(Task statement)
What is the number of lines in the records below holding the string "assign"? Reply with it and nothing else.

(Source data)
<file path="config.mk">
export PLATFORM = sky130hd
export DESIGN_NAME = s2_demux_reg
export DESIGN_NICKNAME = d
export VERILOG_FILES = /design/src/rtl/s2_demux_reg.sv
export SDC_FILE = /design/constraint.sdc
export NUM_CORES = 1
export LEC_CHECK = 0
export CAP_MARGIN = 20
export CORE_ASPECT_RATIO = 1.2
export CORE_MARGIN = 2
export CORE_UTILIZATION = 30
export CTS_CLUSTER_DIAMETER = 150
export CTS_CLUSTER_SIZE = 24
export DETAILED_ROUTE_END_ITERATION = 8
export SKIP_CTS_REPAIR_TIMING = 1
export SLEW_MARGIN = 20
export SYNTH_ARGS = -nofsm -noshare
export SYNTH_HDL_FRONTEND = slang
export SYNTH_SLANG_ARGS = --single-unit
</file>
<file path="constraint.sdc">
create_clock -name CLK -period 4.3 [get_ports CLK]
set_clock_uncertainty 0.2 [all_clocks]
set_input_delay 0.645 -clock CLK [delete_from_list [all_inputs] [get_ports CLK]]
set_output_delay 0.645 -clock CLK [all_outputs]
set_load 0.02 [all_outputs]
</file>
<file path="src/rtl/s2_demux_reg.sv">
// rtl/s2_demux_reg.sv - registered 1-to-4 distributor with per-lane valid/ack holding registers
module s2_demux_reg #(
  parameter int N = 1
) (
  input  logic         CLK,
  input  logic         CLR,
  input  logic [N-1:0] DIN,
  input  logic         IN_VALID,
  input  logic         A1,
  input  logic         B1,
  input  logic         A0,
  input  logic         B0,
  output logic         IN_READY,
  input  logic [3:0]   ACK,
  output logic [N-1:0] Q00,
  output logic [N-1:0] Q01,
  output logic [N-1:0] Q10,
  output logic [N-1:0] Q11,
  output logic [3:0]   VALID,
  output logic [2:0]   COUNT
);

  logic [1:0]   sel;
  logic         wr;
  logic [3:0]   wr_oh;
  logic [3:0]   acked;
  logic [2:0]   dec;
  logic [N-1:0] q [4];

  assign sel      = {A1 | B1, A0 & B0};
  assign IN_READY = ~VALID[sel] | ACK[sel];
  assign wr       = IN_VALID & IN_READY;
  assign wr_oh    = wr ? (4'b0001 << sel) : 4'b0000;
  assign acked    = ACK & VALID;

  // A same-lane write+ack counts as +1 write and -1 consume, netting zero.
  always_comb begin
    dec = '0;
    for (int i = 0; i < 4; i++) begin
      dec = dec + {2'b00, acked[i]};
    end
  end

  always_ff @(posedge CLK) begin
    if (CLR) begin
      for (int i = 0; i < 4; i++) begin
        q[i] <= '0;
      end
      VALID <= 4'b0000;
      COUNT <= 3'd0;
    end else begin
      if (wr) begin
        q[sel] <= DIN;
      end
      VALID <= (VALID & ~acked) | wr_oh;
      COUNT <= COUNT + {2'b00, wr} - dec;
    end
  end

  assign Q00 = q[0];
  assign Q01 = q[1];
  assign Q10 = q[2];
  assign Q11 = q[3];

endmodule

</file>
==> results.toml, run 1 <==
[run_status]
status = "complete, no violations"

[die]
row_count = 18
die_area_sq_mm = 0.00267
start_util_pct = 32.5
coreArea_sq_mm = 0.00209
die_y_um = 56.2
fp.dieW_um = 47.5
io_pins = 24

[synthesis]
yosys.area_share.adder_pct = 12.5
synth_xor_area_share_pct = 3.86
synth_area_sq_um = 681
synth_top_flop_cell = "dfxtp_1"
syn_inst = 60
ys_seq_elements = 11
yosysUniqueCellTypes = 22
yosys.area.top_type = "dfxtp_1"
synth-edff-count = 4
synth_top_area_share_pct = 20.6
synth_compound_area_share_pct = 11.4
synthTopCellsByArea = "dfxtp_1 (21%), edfxtp_1 (18%), fa_1 (8.8%)"
synth_top_family_by_area = "simple AND/OR/NAND/NOR gates"
synthMuxAreaShare_pct = 6.62
synth-async-reset-ratio_pct = 0
synth_nets = 77
yosysSeqAreaShare_pct = 38.2
synthTopCellsByCount = "and2_1 (7), dfxtp_1 (7)"
synth-simple-area-share_pct = 23.0
yosysWarnings = 0
synth.avg_cell_area_sq_um = 11.3

[clock_tree]
htreeDepth = 1
cts-buffers-inserted = 3
cts-root-buf = "clkbuf_4"
cts_tree = "done"
cts_buffer_depth = 2
clk_latency_ns = 0.28
cts_sinks = 11
clk_pin_slew_worst_paths_ns = 0.07

[timing]
rsz0062_at_grt = "no"
fin_tns_setup_ns = 0
finalSetupViolCount = 0
finalWorstSetupSlack_ns = 0.593
tightest_slew_ns = 0.452
hold_violations = 0
relSlewSlack_pct = 69.8
timing.fmax_mhz = 270
timing.final.crit_share_pct = 86.2
period_needed_ns = 3.71
slew_viol_final = 0

[routing]
totalWireLength_um = 1460
route.detailed.drc = 0
firstDrtPassIters = 4
num_vias = 542
drt_iter0_markers = 11
avgViaCountPerCell = 4.71
wl_per_cell_um = 12.7
antenna_left = 0

[placed_design]
place.gp.congestion = 0.755
port-buffer-count = 23
pre_cts_ws_ns = 0.286
dp_hpwl_um = 1110

[pwr]
p_leak_nw = 0.388
ir_worst_vdd_v = 0.000233
powerDensity_mw_per_mm2 = 343

[finish]
area_growth_pct = 41.0
antenna_cells = 0
layout.nets = 103
drive_gt1_share_pct = 11.8

[critical_path]
arrival_ns = 3.66
r2r_start = "VALID[2]$_SDFF_PP0_"
reg2reg_slack_ns = 1.43
start_kind = "input pin"
r2r-end = "COUNT[2]$_SDFF_PP0_"
path_max_fanout = 14
cp.required_ns = 4.26
crit_path_end_kind = "flop"
worstSetupPathType = "in2reg"
reg2reg_depth = 11

[global_routing]
grt_pass1_vias = 519
antenna_found_initial = 0
grt.total_usage_pct = 13.4
grt_max_degree = 15
grt_overflow = 0
grt_pass1_wl_um = 2480

[hold_path]
hold_depth = 3
min_path_type = "reg2reg"
min_to = "COUNT[2]$_SDFF_PP0_"
min_from = "COUNT[2]$_SDFF_PP0_"

[flow_run]
max_cap_violations = 0
## stage by stage
stage / utilization, % / cells / power [mW] / cell area (sq um) / hold WS, ns
5_1_grt: 45.8 / 115 / 0.351 / 960 / 0.465
4_1_cts: 45.8 / 115 / 0.334 / 960 / 0.439
3_3_place_gp: 44.6 / 111 / 0.257 / 933 / 0.416
6_report: 45.8 / 115 / 0.329 / 960 / 0.428
3_5_place_dp: 44.6 / 111 / 0.258 / 933 / 0.425
2_1_floorplan: - / 60 / 0.211 / 681 / 0.499
## kinds of logic after synthesis
logic type      after synthesis
simple gates                 25
flops                        11
compound gates                8
buf+inv                       6
fa+ha+maj                     5
xor+xnor                      3
mux                           2
## sequential cells by signal, summed over array words and instances (netlist names)
signal  count
q           4
VALID       4
COUNT       3
## worst max-delay path by stage
stage,startpoint,end,slack (ns),cells after the start
3_5_place_dp,B1,COUNT[2]$_SDFF_PP0_,0.29,13
2_1_floorplan,B1,COUNT[2]$_SDFF_PP0_,0.85,13
3_3_place_gp,B1,COUNT[2]$_SDFF_PP0_,0.32,13
6_report,B1,COUNT[2]$_SDFF_PP0_,0.59,13
5_1_grt,B1,COUNT[2]$_SDFF_PP0_,0.39,13
4_1_cts,B1,COUNT[2]$_SDFF_PP0_,0.57,13
## final cells by class
cell class,count,area [sq um]
timing repair buffer,23,230
sequential,11,260
multi-input combinational,43,390
tap,30,37.5
fill,216,1130
clock buffer,4,26.3
inverter,4,15.0
## power by group
group          internal (mW)  total [mW]  switching [mW]  leakage, nW
Combinational         0.0668       0.124          0.0572        0.273
Sequential             0.121       0.130         0.00902        0.100
Clock                 0.0360      0.0747          0.0387       0.0150
Total                  0.224       0.329           0.105        0.388
## layout by cell type (no fill, tap or decap), types with 3 or more instances in the layout
cell type,instances
inv_1,4
dfxtp_1,7
xnor2_1,3
clkbuf_4,3
nor3b_1,4
clkdlybuf4s50_1,23
edfxtp_1,4
and2_1,7
nor2_1,4
a31o_1,4
fa_1,3
## worst max-delay path: stages
cell             delay, ns
clkdlybuf4s50_1       0.44
nor2_2                0.28
mux4_2                0.53
nand2b_4              0.21
nand2_1               0.11
fa_1                  0.40
inv_1                 0.06
ha_1                  0.14
inv_1                 0.05
fa_1                  0.40
xnor2_1               0.19
xnor2_1               0.14
nor2_1                0.05
## layer usage
layer	routed length [um]	track usage, %	vias to the layer above
met5	0	0	-
met4	59	10.7	0
met3	60	1.95	4
met2	671	17.2	15
met1	670	19.0	256
li1	-	-	267
Power figures use the tool's default switching activity.
==> run 2, diff against run 1 <==
--- a/config.mk
+++ b/config.mk
@@ -7,9 +7,8 @@
 export LEC_CHECK = 0
 export CAP_MARGIN = 20
 export CORE_ASPECT_RATIO = 1.2
-export CORE_MARGIN = 2
+export CORE_MARGIN = 1
 export CORE_UTILIZATION = 30
-export CTS_CLUSTER_DIAMETER = 150
 export CTS_CLUSTER_SIZE = 24
 export DETAILED_ROUTE_END_ITERATION = 8
 export SKIP_CTS_REPAIR_TIMING = 1
==> run 2 against run 1 <==
Worst hold slack better by 0.011 ns. Core utilization stayed put. First-iteration DRC count rose by 27%. Sequential share of layout area unchanged. Largest power group unchanged. Highest routed layer unchanged.
==> results.toml, run 2 (same netlist as run 1, synthesis figures left out) <==
[timing]
hold_violations = 0
relSlewSlack_pct = 68.8
timing.fmax_mhz = 267
finalWorstSetupSlack_ns = 0.560
timing.final.crit_share_pct = 87.0
rsz0062_at_grt = "no"
tightest_slew_ns = 0.466
period_needed_ns = 3.74
finalSetupViolCount = 0
slew_viol_final = 0
holdWs_ns = 0.440
fin_tns_setup_ns = 0

[clock_tree]
cts-root-buf = "clkbuf_4"
clk_latency_ns = 0.27
htreeDepth = 1
cts_sinks = 11
cts_buffer_depth = 2
cts-buffers-inserted = 3
cts_tree = "done"
clk_pin_slew_worst_paths_ns = 0.07

[finish]
final_cell_mix = "clkdlybuf4s50_1 (23), dfxtp_1 (7), and2_1 (7)"
multi_input_area_sq_um = 390
drive_gt1_share_pct = 11.8
largest_registers = "VALID x4, q x4, COUNT x3"
seqCellArea_sq_um = 260
antenna_cells = 0
area_growth_pct = 41.0
nFillCells = 205
fin_cells = 115
final_cell_area_sq_um = 960
layout.nets = 103
final_core_util_pct = 45.8
layout_commonest_cell = "clkdlybuf4s50_1"

[pwr]
p_leak_nw = 0.388
p_total_mw = 0.328
ir_worst_vdd_v = 0.000195
powerDensity_mw_per_mm2 = 341

[critical_path]
r2r-end = "COUNT[2]$_SDFF_PP0_"
crit_path_end_kind = "flop"
cp.required_ns = 4.24
reg2reg_slack_ns = 1.41
worstSetupPathType = "in2reg"
start_kind = "input pin"
r2r_start = "VALID[3]$_SDFF_PP0_"
reg2reg_depth = 11
path_max_fanout = 14
arrival_ns = 3.68

[placed_design]
post_dp_cell_area_sq_um = 933
dp_cells = 111
dp_hpwl_um = 1080
pre_cts_ws_ns = 0.308
port-buffer-count = 23
place.gp.congestion = 0.766

[die]
row_count = 18
fp.dieW_um = 45.5
die_area_sq_mm = 0.00246
io_pins = 24
coreArea_sq_mm = 0.00209
die_y_um = 54.2
start_util_pct = 32.5

[routing]
firstDrtPassIters = 4
antenna_left = 0
wl_per_cell_um = 12.7
route.detailed.drc = 0
avgViaCountPerCell = 4.94
drt_iter0_markers = 14
num_vias = 568
totalWireLength_um = 1460

[global_routing]
grt_pass1_vias = 522
antenna_found_initial = 0
grt_overflow = 0
grt_max_degree = 15
grt.total_usage_pct = 13.4
grt_pass1_wl_um = 2290

[hold_path]
min_path_type = "reg2reg"
hold_depth = 3
min_to = "COUNT[2]$_SDFF_PP0_"
min_from = "COUNT[2]$_SDFF_PP0_"

[flow_run]
max_cap_violations = 0

[run_status]
status = "complete, no violations"
==> run 2: layout make-up <==
cell class,instances,area share [%]
multi-input cells,43,40.7
flip-flops and latches,11,27.1
repair buffers,23,24.0
well taps,30,3.91
clock buffers,4,2.74
inverters,4,1.56
==> run 2: how the worst max path moves through the flow <==
stage,endpoint,from,slack (ns),cells past startpoint
2_1_floorplan,COUNT[2]$_SDFF_PP0_,B1,0.85,13
3_3_place_gp,COUNT[2]$_SDFF_PP0_,B1,0.35,13
5_1_grt,COUNT[2]$_SDFF_PP0_,B1,0.41,13
3_5_place_dp,COUNT[2]$_SDFF_PP0_,B1,0.31,13
4_1_cts,COUNT[2]$_SDFF_PP0_,B1,0.57,13
6_report,COUNT[2]$_SDFF_PP0_,B1,0.56,13
==> run 2: routing by layer <==
layer  vias to the layer above  track usage [%]  wire length (um)
met5                         -                0                 0
met1                       284             16.8               684
li1                        267                -                 -
met2                        15             20.2               708
met4                         0             9.09                16
met3                         2             3.02                54
==> run 2: critical path, stage by stage <==
cell	delay, ns
clkdlybuf4s50_1	0.43
nor2_2	0.29
mux4_2	0.54
nand2b_4	0.22
nand2_1	0.12
fa_1	0.41
inv_1	0.06
ha_1	0.14
inv_1	0.05
fa_1	0.40
xnor2_1	0.19
xnor2_1	0.14
nor2_1	0.05
==> run 2: where the power goes <==
group          internal [mW]  switching [mW]  total [mW]
sequential             0.121         0.00922       0.131
clock                 0.0359          0.0364      0.0723
combinational         0.0669          0.0579       0.125
total                  0.224           0.104       0.328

(The completed task)
9